Wouldn’t be surprised if the southern HVES neighborhood south of the parkway was also broken off and added to their neighboring ES and fed into SoCo HS freeing up space in HVES to fix overcrowding as HVES and OHES (eliminating the trailers at both schools, another stated SB goal) while allowing both schools the capacity they need to bring AAP4 in-house at the schools (another stated SB goal).



I live in this area and your predictions make total sense to me. But that doesn’t mean the School Board agrees. I don’t trust them to make any sort of predictable or sensible decisions.
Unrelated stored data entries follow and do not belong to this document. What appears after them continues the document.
`src/rtl/seq_pkg.sv`:
```
// Shared encodings for the multi-cycle instruction sequencer: state codes,
// PC-source selects, trap causes and the post-retire next-state helper.
package seq_pkg;

    typedef enum logic [2:0] {
        IDLE   = 3'd0,
        FETCH  = 3'd1,
        DECODE = 3'd2,
        EXEC   = 3'd3,
        MEM    = 3'd4,
        WB     = 3'd5,
        TRAP   = 3'd6
    } state_e;

    typedef enum logic [1:0] {
        PC_PLUS4  = 2'd0,
        PC_TARGET = 2'd1,
        PC_TRAP   = 2'd2
    } pc_sel_e;

    typedef enum logic [1:0] {
        CAUSE_ILLEGAL   = 2'd0,
        CAUSE_IFETCH_TO = 2'd1,
        CAUSE_DMEM_TO   = 2'd2
    } cause_e;

    // After an instruction retires or traps, keep going only while run is high.
    function automatic state_e after_retire(input logic run);
        if (run) begin
            return FETCH;
        end else begin
            return IDLE;
        end
    endfunction

endpackage

```
`src/rtl/multicycle_seq_if.sv`:
```
// Handshake/strobe bundle between the sequencer (master) and the
// memories, control unit and PC/regfile datapath (slave).
interface multicycle_seq_if #(parameter int CNT_W = 64);
    logic             run;
    logic             imem_req, imem_ready, ir_write;
    logic             cu_reg_write, cu_mem_read, cu_mem_write;
    logic             cu_branch, cu_jump, cu_csr_write_enable, cu_illegal;
    logic             branch_taken;
    logic             dmem_req, dmem_we, dmem_ready;
    logic             rf_we, csr_we, pc_write;
    logic [1:0]       pc_sel;
    logic             trap;
    logic [1:0]       trap_cause;
    logic             instret;
    logic [2:0]       state;
    logic [CNT_W-1:0] mcycle, minstret;

    modport master (
        input  run, imem_ready, cu_reg_write, cu_mem_read, cu_mem_write,
               cu_branch, cu_jump, cu_csr_write_enable, cu_illegal,
               branch_taken, dmem_ready,
        output imem_req, ir_write, dmem_req, dmem_we, rf_we, csr_we, pc_write,
               pc_sel, trap, trap_cause, instret, state, mcycle, minstret
    );

    modport slave (
        output run, imem_ready, cu_reg_write, cu_mem_read, cu_mem_write,
               cu_branch, cu_jump, cu_csr_write_enable, cu_illegal,
               branch_taken, dmem_ready,
        input  imem_req, ir_write, dmem_req, dmem_we, rf_we, csr_we, pc_write,
               pc_sel, trap, trap_cause, instret, state, mcycle, minstret
    );
endinterface

```
`src/rtl/seq_wdog.sv`:
```
// Memory-wait watchdog: counts stalled cycles and flags expiry when the
// count reaches TIMEOUT. TIMEOUT=0 disables expiry altogether.
module seq_wdog #(
    parameter int TIMEOUT = 255
) (
    input  logic clk,
    input  logic rst_n,
    input  logic clear,
    input  logic count,
    output logic expired
);
    localparam int CW = (TIMEOUT > 0) ? $clog2(TIMEOUT + 1) : 1;

    logic [CW-1:0] cnt_q, cnt_d;

    assign expired = (TIMEOUT != 0) && (cnt_q == CW'(TIMEOUT));

    // Next count: clear wins, saturate at the expiry value.
    always_comb begin
        cnt_d = cnt_q;
        if (clear) begin
            cnt_d = {CW{1'b0}};
        end else if (count && (TIMEOUT != 0) && !expired) begin
            cnt_d = cnt_q + CW'(1);
        end else begin
            cnt_d = cnt_q;
        end
    end

    // Count register.
    always_ff @(posedge clk or negedge rst_n) begin
        if (!rst_n) begin
            cnt_q <= {CW{1'b0}};
        end else begin
            cnt_q <= cnt_d;
        end
    end
endmodule

```
`src/rtl/multicycle_seq.sv`:
```
// Multi-cycle instruction sequencer: FETCH/DECODE/EXEC/MEM/WB/TRAP control.
// Optional performance counters are built only when SEQ_PERF_CNT_EN is defined.
module multicycle_seq
    import seq_pkg::*;
#(
    parameter int TIMEOUT = 255,
    parameter int CNT_W   = 64
) (
    input  logic               clk,
    input  logic               rst_n,
    multicycle_seq_if.master   bus
);
    state_e  state_q, state_d;
    cause_e  cause_q, cause_d;
    pc_sel_e pc_sel_s;
    logic    imem_req_s, ir_write_s, dmem_req_s, dmem_we_s;
    logic    rf_we_s, csr_we_s, pc_write_s, trap_s, instret_s;
    logic    wd_clear_s, wd_count_s, wd_expired_s;

    // Any state change restarts the wait count, so FETCH and MEM always begin at zero.
    assign wd_clear_s = (state_d != state_q);

    seq_wdog #(.TIMEOUT(TIMEOUT)) u_wdog (
        .clk     (clk),
        .rst_n   (rst_n),
        .clear   (wd_clear_s),
        .count   (wd_count_s),
        .expired (wd_expired_s)
    );

    // Next-state and strobe decode.
    always_comb begin
        state_d    = state_q;
        cause_d    = cause_q;
        imem_req_s = 1'b0;
        ir_write_s = 1'b0;
        dmem_req_s = 1'b0;
        dmem_we_s  = 1'b0;
        rf_we_s    = 1'b0;
        csr_we_s   = 1'b0;
        pc_write_s = 1'b0;
        pc_sel_s   = PC_PLUS4;
        trap_s     = 1'b0;
        instret_s  = 1'b0;
        wd_count_s = 1'b0;
        case (state_q)
            IDLE: begin
                if (bus.run) begin
                    state_d = FETCH;
                end else begin
                    state_d = IDLE;
                end
            end
            FETCH: begin
                imem_req_s = 1'b1;
                if (bus.imem_ready) begin
                    ir_write_s = 1'b1;
                    state_d    = DECODE;
                end else if (wd_expired_s) begin
                    state_d = TRAP;
                    cause_d = CAUSE_IFETCH_TO;
                end else begin
                    wd_count_s = 1'b1;
                end
            end
            DECODE: begin
                if (bus.cu_illegal) begin
                    state_d = TRAP;
                    cause_d = CAUSE_ILLEGAL;
                end else begin
                    state_d = EXEC;
                end
            end
            EXEC: begin
                if (bus.cu_mem_read || bus.cu_mem_write) begin
                    state_d = MEM;
                end else begin
                    state_d = WB;
                end
            end
            MEM: begin
                dmem_req_s = 1'b1;
                dmem_we_s  = bus.cu_mem_write;
                if (bus.dmem_ready) begin
                    // Stores have nothing to write back, so they retire here.
                    if (bus.cu_mem_write) begin
                        pc_write_s = 1'b1;
                        instret_s  = 1'b1;
                        state_d    = after_retire(bus.run);
                    end else begin
                        state_d = WB;
                    end
                end else if (wd_expired_s) begin
                    state_d = TRAP;
                    cause_d = CAUSE_DMEM_TO;
                end else begin
                    wd_count_s = 1'b1;
                end
            end
            WB: begin
                rf_we_s    = bus.cu_reg_write;
                csr_we_s   = bus.cu_csr_write_enable;
                pc_write_s = 1'b1;
                instret_s  = 1'b1;
                if (bus.cu_jump || (bus.cu_branch && bus.branch_taken)) begin
                    pc_sel_s = PC_TARGET;
                end else begin
                    pc_sel_s = PC_PLUS4;
                end
                state_d = after_retire(bus.run);
            end
            TRAP: begin
                trap_s     = 1'b1;
                pc_write_s = 1'b1;
                pc_sel_s   = PC_TRAP;
                state_d    = after_retire(bus.run);
            end
            default: begin
                state_d = IDLE;
            end
        endcase
    end

    // Control state and sticky trap cause.
    always_ff @(posedge clk or negedge rst_n) begin
        if (!rst_n) begin
            state_q <= IDLE;
            cause_q <= CAUSE_ILLEGAL;
        end else begin
            state_q <= state_d;
            cause_q <= cause_d;
        end
    end

    assign bus.imem_req   = imem_req_s;
    assign bus.ir_write   = ir_write_s;
    assign bus.dmem_req   = dmem_req_s;
    assign bus.dmem_we    = dmem_we_s;
    assign bus.rf_we      = rf_we_s;
    assign bus.csr_we     = csr_we_s;
    assign bus.pc_write   = pc_write_s;
    assign bus.pc_sel     = pc_sel_s;
    assign bus.trap       = trap_s;
    assign bus.trap_cause = cause_q;
    assign bus.instret    = instret_s;
    assign bus.state      = state_q;

`ifdef SEQ_PERF_CNT_EN
    logic [CNT_W-1:0] mcycle_q, mcycle_d, minstret_q, minstret_d;

    // Counter increments; both wrap naturally at 2^CNT_W.
    always_comb begin
        mcycle_d = mcycle_q + CNT_W'(1);
        if (instret_s) begin
            minstret_d = minstret_q + CNT_W'(1);
        end else begin
            minstret_d = minstret_q;
        end
    end

    // Counter registers.
    always_ff @(posedge clk or negedge rst_n) begin
        if (!rst_n) begin
            mcycle_q   <= {CNT_W{1'b0}};
            minstret_q <= {CNT_W{1'b0}};
        end else begin
            mcycle_q   <= mcycle_d;
            minstret_q <= minstret_d;
        end
    end

    assign bus.mcycle   = mcycle_q;
    assign bus.minstret = minstret_q;
`else
    assign bus.mcycle   = {CNT_W{1'b0}};
    assign bus.minstret = {CNT_W{1'b0}};
`endif
endmodule

```
`src/flat_wrapper.sv`:
```
// flat-port wrapper written by rule: the top's interface ports become plain ports
module multicycle_seq_flat import seq_pkg::*;
#(
    parameter int TIMEOUT = 255,
    parameter int CNT_W   = 64
)
  (clk, rst_n, bus_run, bus_imem_ready, bus_cu_reg_write, bus_cu_mem_read, bus_cu_mem_write, bus_cu_branch, bus_cu_jump, bus_cu_csr_write_enable, bus_cu_illegal, bus_branch_taken, bus_dmem_ready, bus_imem_req, bus_ir_write, bus_dmem_req, bus_dmem_we, bus_rf_we, bus_csr_we, bus_pc_write, bus_pc_sel, bus_trap, bus_trap_cause, bus_instret, bus_state, bus_mcycle, bus_minstret);
  multicycle_seq_if #(.CNT_W(CNT_W)) bus_i ();
  input  logic clk;
  input  logic rst_n;
  input wire logic [$bits(bus_i.run)-1:0] bus_run;
  input wire logic [$bits(bus_i.imem_ready)-1:0] bus_imem_ready;
  input wire logic [$bits(bus_i.cu_reg_write)-1:0] bus_cu_reg_write;
  input wire logic [$bits(bus_i.cu_mem_read)-1:0] bus_cu_mem_read;
  input wire logic [$bits(bus_i.cu_mem_write)-1:0] bus_cu_mem_write;
  input wire logic [$bits(bus_i.cu_branch)-1:0] bus_cu_branch;
  input wire logic [$bits(bus_i.cu_jump)-1:0] bus_cu_jump;
  input wire logic [$bits(bus_i.cu_csr_write_enable)-1:0] bus_cu_csr_write_enable;
  input wire logic [$bits(bus_i.cu_illegal)-1:0] bus_cu_illegal;
  input wire logic [$bits(bus_i.branch_taken)-1:0] bus_branch_taken;
  input wire logic [$bits(bus_i.dmem_ready)-1:0] bus_dmem_ready;
  output wire logic [$bits(bus_i.imem_req)-1:0] bus_imem_req;
  output wire logic [$bits(bus_i.ir_write)-1:0] bus_ir_write;
  output wire logic [$bits(bus_i.dmem_req)-1:0] bus_dmem_req;
  output wire logic [$bits(bus_i.dmem_we)-1:0] bus_dmem_we;
  output wire logic [$bits(bus_i.rf_we)-1:0] bus_rf_we;
  output wire logic [$bits(bus_i.csr_we)-1:0] bus_csr_we;
  output wire logic [$bits(bus_i.pc_write)-1:0] bus_pc_write;
  output wire logic [$bits(bus_i.pc_sel)-1:0] bus_pc_sel;
  output wire logic [$bits(bus_i.trap)-1:0] bus_trap;
  output wire logic [$bits(bus_i.trap_cause)-1:0] bus_trap_cause;
  output wire logic [$bits(bus_i.instret)-1:0] bus_instret;
  output wire logic [$bits(bus_i.state)-1:0] bus_state;
  output wire logic [$bits(bus_i.mcycle)-1:0] bus_mcycle;
  output wire logic [$bits(bus_i.minstret)-1:0] bus_minstret;
  assign bus_i.run = bus_run;
  assign bus_i.imem_ready = bus_imem_ready;
  assign bus_i.cu_reg_write = bus_cu_reg_write;
  assign bus_i.cu_mem_read = bus_cu_mem_read;
  assign bus_i.cu_mem_write = bus_cu_mem_write;
  assign bus_i.cu_branch = bus_cu_branch;
  assign bus_i.cu_jump = bus_cu_jump;
  assign bus_i.cu_csr_write_enable = bus_cu_csr_write_enable;
  assign bus_i.cu_illegal = bus_cu_illegal;
  assign bus_i.branch_taken = bus_branch_taken;
  assign bus_i.dmem_ready = bus_dmem_ready;
  assign bus_imem_req = bus_i.imem_req;
  assign bus_ir_write = bus_i.ir_write;
  assign bus_dmem_req = bus_i.dmem_req;
  assign bus_dmem_we = bus_i.dmem_we;
  assign bus_rf_we = bus_i.rf_we;
  assign bus_csr_we = bus_i.csr_we;
  assign bus_pc_write = bus_i.pc_write;
  assign bus_pc_sel = bus_i.pc_sel;
  assign bus_trap = bus_i.trap;
  assign bus_trap_cause = bus_i.trap_cause;
  assign bus_instret = bus_i.instret;
  assign bus_state = bus_i.state;
  assign bus_mcycle = bus_i.mcycle;
  assign bus_minstret = bus_i.minstret;
  multicycle_seq #(.TIMEOUT(TIMEOUT), .CNT_W(CNT_W)) u_core (.clk(clk), .rst_n(rst_n), .bus(bus_i));
endmodule
```
`config.mk`:
```
export PLATFORM = sky130hd
export DESIGN_NAME = multicycle_seq_flat
export DESIGN_NICKNAME = d
export VERILOG_FILES = /design/src/rtl/seq_pkg.sv /design/src/rtl/multicycle_seq_if.sv /design/src/rtl/seq_wdog.sv /design/src/rtl/multicycle_seq.sv /design/src/flat_wrapper.sv
export SDC_FILE = /design/constraint.sdc
export NUM_CORES = 1
export LEC_CHECK = 0
export ABC_AREA = 0
export CAP_MARGIN = 15
export CORE_MARGIN = 5
export CORE_UTILIZATION = 37
export CTS_BUF_LIST = sky130_fd_sc_hd__clkbuf_8
export CTS_CLUSTER_DIAMETER = 100
export CTS_CLUSTER_SIZE = 10
export DETAILED_ROUTE_END_ITERATION = 16
export GPL_TIMING_DRIVEN = 1
export PLACE_DENSITY_LB_ADDON = 0.3
export SYNTH_ARGS = -nofsm -noshare
export SYNTH_HDL_FRONTEND = slang
export SYNTH_SLANG_ARGS = --single-unit
```
`constraint.sdc`:
```
create_clock -name clk -period 3.25 [get_ports clk]
set_input_delay 0.65 -clock clk [delete_from_list [all_inputs] [get_ports clk]]
set_output_delay 0.65 -clock clk [all_outputs]
set_load 0.02 [all_outputs]
```
# Word-level counts from Yosys, hierarchy flattened
# Cells that the tools add are included.
dict set report classes {
  muxes 34
  reduce_logical 11
  addsub 1
  n_eq_ne 13
}
# cell n
set op_table {}
lappend op_table {{1-bit two-way mux} 16}
lappend op_table {{8-bit two-way mux} 2}
lappend op_table {{3-bit two-way mux} 5}
lappend op_table {{3-bit case mux with 5 select lines} 1}
lappend op_table {{2-bit two-way mux} 5}
lappend op_table {{2-bit != test, second input constant} 5}
lappend op_table {{3-bit == test, second input constant} 3}
lappend op_table {{8-bit by 1-bit adder with 8-bit output, second input constant} 1}
lappend op_table {{8-bit == test, second input constant} 1}
lappend op_table {{3-bit by 2-bit == test with 1-bit output, second input constant} 2}
lappend op_table {{1-bit case mux with 2 select lines} 3}
lappend op_table {{2-bit case mux with 3 select lines} 1}
lappend op_table {{6-bit AND reduction} 1}
lappend op_table {{2-bit case mux with 2 select lines} 1}
lappend op_table {{3-bit by 1-bit == test with 1-bit output, second input constant} 1}
lappend op_table {{3-bit zero test} 1}
lappend op_table {{3-bit != test} 1}
lappend op_table {{3-bit nonzero test} 1}
lappend op_table {{3-bit OR reduction} 1}
lappend op_table {{1-bit logical AND} 2}
lappend op_table {{1-bit logical OR} 2}
lappend op_table {{2-bit nonzero test} 1}
lappend op_table {{2-bit OR reduction} 1}
lappend op_table {{1-bit zero test} 1}
dict set report word_totals {
  elab_cells 62
  regBits 13
  inputBits 13
  output_inout_bits 144
}

# Longest topological paths before layout
dict set report logic_depth {
  depth_word 7
  depth_mapped 6
  depth_no_buf 5
}

# By module
# Synthesis repeated with hierarchy kept, for this count alone.
dict set report unflattened {
  hier_cells 241
  area_unflattened_um2 1939.4
}
# module n_inst cells_per_inst seq_area_each_um2 area_per_inst_um2
set modules_own_cells {}
lappend modules_own_cells {multicycle_seq 1 194 125.1 1470.2}
lappend modules_own_cells {seq_wdog 1 47 200.2 469.2}

# Worst setup path after synthesis
# No wires, ideal clock.
dict set report synth_timing {
  kind {reg2out}
  startpoint {register u_core.state_q[0], in the netlist u_core.bus.state[0]}
  endpoint {output bus_pc_write}
  setup_slack_ns 1.006
  n_path_buf 1
  stages_incl_launch_ff 5
  t_required_ns 2.600
  arrival_time_ns 1.594
  cell_sequence {dfrtp_1 clkbuf_1 inv_2 a21oi_1 or2_1}
}
dict set report synth_between {
  elab_chain_cells 3
  word_cells_on_any_way 5
  cone_classes {eq/ne: 3; mux: 1; reduce/logical: 1}
}
# element line_no
set synth_lines {}
lappend synth_lines {{start: declaration} multicycle_seq.sv:13} ;# state_e state_q, state_d;
lappend synth_lines {{start signal: assignment} multicycle_seq.sv:130} ;# state_q <= state_d;
lappend synth_lines {{3-bit == test} -}
lappend synth_lines {{2-bit OR reduction (no line)} -}
lappend synth_lines {{1-bit case mux with 2 select lines *} multicycle_seq.sv:46} ;# case (state_q)
lappend synth_lines {{end: declaration} flat_wrapper.sv:28} ;# output wire logic [$bits(bus_i.pc_write)-1:0] bus_pc_write;
# Mark *: on every way between the ends. The rest lies on a longest branch, timed or not.

# Worst setup path after layout
dict set report layout_timing {
  startpoint {input bus_dmem_ready}
  endpoint {output bus_pc_write}
}
dict set report layout_between {
  elab_chain_cells 2
}
# element line_no
set layout_lines {}
lappend layout_lines {{start: declaration} flat_wrapper.sv:21} ;# input wire logic [$bits(bus_i.dmem_ready)-1:0] bus_dmem_ready;
lappend layout_lines {{1-bit two-way mux} multicycle_seq.sv:84} ;# if (bus.dmem_ready) begin
lappend layout_lines {{1-bit case mux with 2 select lines} multicycle_seq.sv:46}
# No other way between the ends.

==> summary.md <==
| Metric | Value |
|---|---|
| Status | `complete, no violations` |
| Synth Register Bits | `13` |
| Setup crit start kind | `input port` |
| Synth warn | `0` |
| CP most frequent cell | `clkdlybuf4s50_1` |
| GRT Total Usage | `0.0916` |
| Die footprint | `6940 sq um` |
| ANT cells | `0` |
| Vias in the first global route | `1,162` |
| Worst-path clk slew | `0.05 ns` |
| Clock buffer count from CTS | `3` |
| Period minus WS final | `2.92 ns` |
| Peak supply drop | `0.178 mV` |
| DR vias/cell | `3.82` |
| Register area share after synthesis | `0.164` |
| Setup crit end kind | `primary output` |
| PnR worst setup slack | `0.331 ns` |
| Avg Cell Area, Syn | `8.35 sq um` |
| CTS sink cnt | `13` |
| Gr ovfl total | `0` |
| DP Cell Count | `332` |
| Core Region | `5170 sq um` |
| Finish-stage setup viols | `0` |
| Share of flip-flops with an asynchronous set or reset | `1.00` |
| Die width | `83.3 um` |
| Final Max Tran Viols | `0` |
| Max FO, Critical Path | `6` |
| Share of layout cells above drive strength 1 | `0.0639` |
| Post-route ant nets | `0` |
| Worst skew pair latency | `0.24 ns` |
| Final Hold Fails | `0` |
| Worst slew pin tran | `0.728 ns` |
| TritonCTS clock tree | `yes` |
| Std-Cell Rows | `26` |
| 1st-pass router iterations | `4` |
| Post-Route Setup TNS | `0 ns` |
| Yosys cell types | `48` |
| Slew headroom | `0.515` |
| Worst min path class | `reg -> reg` |
| Mapped Area | `1990 sq um` |
| Slowest CP cell | `clkdlybuf4s50_1` |
| Delay of the slowest critical-path stage | `0.59 ns` |
| Postcts setup bufs | `0` |
| Input/output buffers | `28` |
| H-tree depth | `1` |
| Synth area leader | `buf_4` |
| Die Y | `83.3 um` |
| Max Cap Viol | `0` |
| Leakage | `0.947 nW` |
| Routed via count | `1,282` |
| Clock skew | `0.000797 ns` |
| Tot Pwr | `1.00 mW` |
| RSZ-0062 raised after global routing | `false` |
| CP Class | `in -> out` |
| Main synth FF type | `dfrtp_1` |
| Required @ worst endpoint | `2.60 ns` |
| Synth top area share | `0.487` |
| Post-Syn Instances | `238` |
| Gpl congestion | `0.761` |
| Final HPWL DP | `3050 um` |
| DR iter-0 viols | `52` |
| Worst-path cell chain | `clkdlybuf4s50_1 > nand2_1 > a21oi_1 > or2_1 > clkdlybuf4s50_1` |
| Post-place setup slack | `0.330 ns` |
| Post-CTS resize count | `0` |
| CTS root buffer | `clkbuf_8` |
| Layout Cells excl Fill | `336` |
| Largest net degree at the start of global routing | `14` |
| First-pass GRT wire length | `5420 um` |
| Crit path DAT | `2.27 ns` |
| Tcrit/Tclk final | `0.898` |
| Total power per unit cell area | `525 nW/um^2` |
| Final #Nets | `281` |
| DRC violations left | `0` |
| Layout overhead on the synthesized area | `-4.15%` |
| Top cells by area, synth | `buf_4 (49%), dfrtp_1 (16%), a211oi_1 (2.3%)` |
| Post-synth EDFFs | `0` |
| Initial antenna violation count | `0` |
| Max Clk Rate | `343 MHz` |
| Final WL | `3570 um` |
| DR WL/cell | `10.6 um` |
| I/O pin count | `157` |
| Hold_buf cts | `0` |
| Max clock buf depth | `2` |
| Initial core utilization | `0.384` |
| Final core occ | `0.368` |
## flip-flops by register name, indices dropped and copies added (netlist names)
name	count
u_core.u_wdog.cnt_q	8
u_core.bus.state	3
u_core.bus.trap_cause	2
## power by group
group	switching [mW]	internal, mW	leakage [nW]
Clock	0.0583	0.0847	0.0255
Sequential	0.0511	0.190	0.173
Combinational	0.398	0.219	0.749
## path summary, 6_finish.rpt
kind | from | endpoint | slack [ns] | cells after the start
worst max register to register | u_core.bus.state[2]$_DFF_PN0_ | u_core.u_wdog.cnt_q[7]$_DFFE_PN0P_ | 1.03 | 5
max in group asynchronous | rst_n | u_core.bus.state[0]$_DFF_PN0_ | 2.11 | 1
min in group asynchronous | rst_n | u_core.u_wdog.cnt_q[0]$_DFFE_PN0P_ | 0.77 | 1
worst min-delay path | u_core.bus.trap_cause[0]$_DFFE_PN0P_ | u_core.bus.trap_cause[0]$_DFFE_PN0P_ | 0.50 | 1
worst min register to register | u_core.bus.trap_cause[0]$_DFFE_PN0P_ | u_core.bus.trap_cause[0]$_DFFE_PN0P_ | 0.50 | 1
worst max-delay path | bus_dmem_ready | bus_pc_write | 0.33 | 5
## kinds of logic (layout without fill, tap and decap cells)
kind of cell / Yosys count / count (layout) / synth area share
xor gates and xnor gates: 4 / 4 / 0.0176
adders and majority gates: 1 / 1 / 0.00629
buffers and inverters: 137 / 38 / 0.507
other: 1 / 128 / 0.00189
AOI/OAI and AO/OA: 35 / 35 / 0.142
and+or+nand+nor: 43 / 43 / 0.140
DFF: 13 / 13 / 0.164
muxes: 4 / 4 / 0.0214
And I really feel for all the families that may be impacted.


They won’t move them to Newington Forest if they shift those families out. They will be Saratoga.


I don’t know that either ES could absorb that many students. Both are physically small with 3, maybe 4 classes per grade level. Saratoga also has Pre-K Head Start kids that need to be in smaller class sizes so are probably occupying 2 classrooms. HV south of the parkway doesn’t look like a large area, but the houses are surprisingly well packed in and there are lots of families. But cutting at least some of them out of HV gives a lot more room to adjust boundaries with OH and Sangster and room to put in LLIV at HV/OH, two of the last remaining schools without it.

You could probably cut off the smaller Sangster/LB attendance island behind St. Raymond’s to Newington Forest/South County though without creating too much overcrowding. It would relieve a little pressure at Sangster, but LB doesn’t need to lose any kids at this point. Newington Forest just got a renovation and got rid of their trailers maybe a year or two before Covid and it took years to complete, so I doubt they’d put it in the queue for an expansion at this point.


I definitely think it’s not clear cut. If they move the entire HV boundary to Lewis then it’s kind of unfair that kids literally around the corner can stay at LB or WSHS.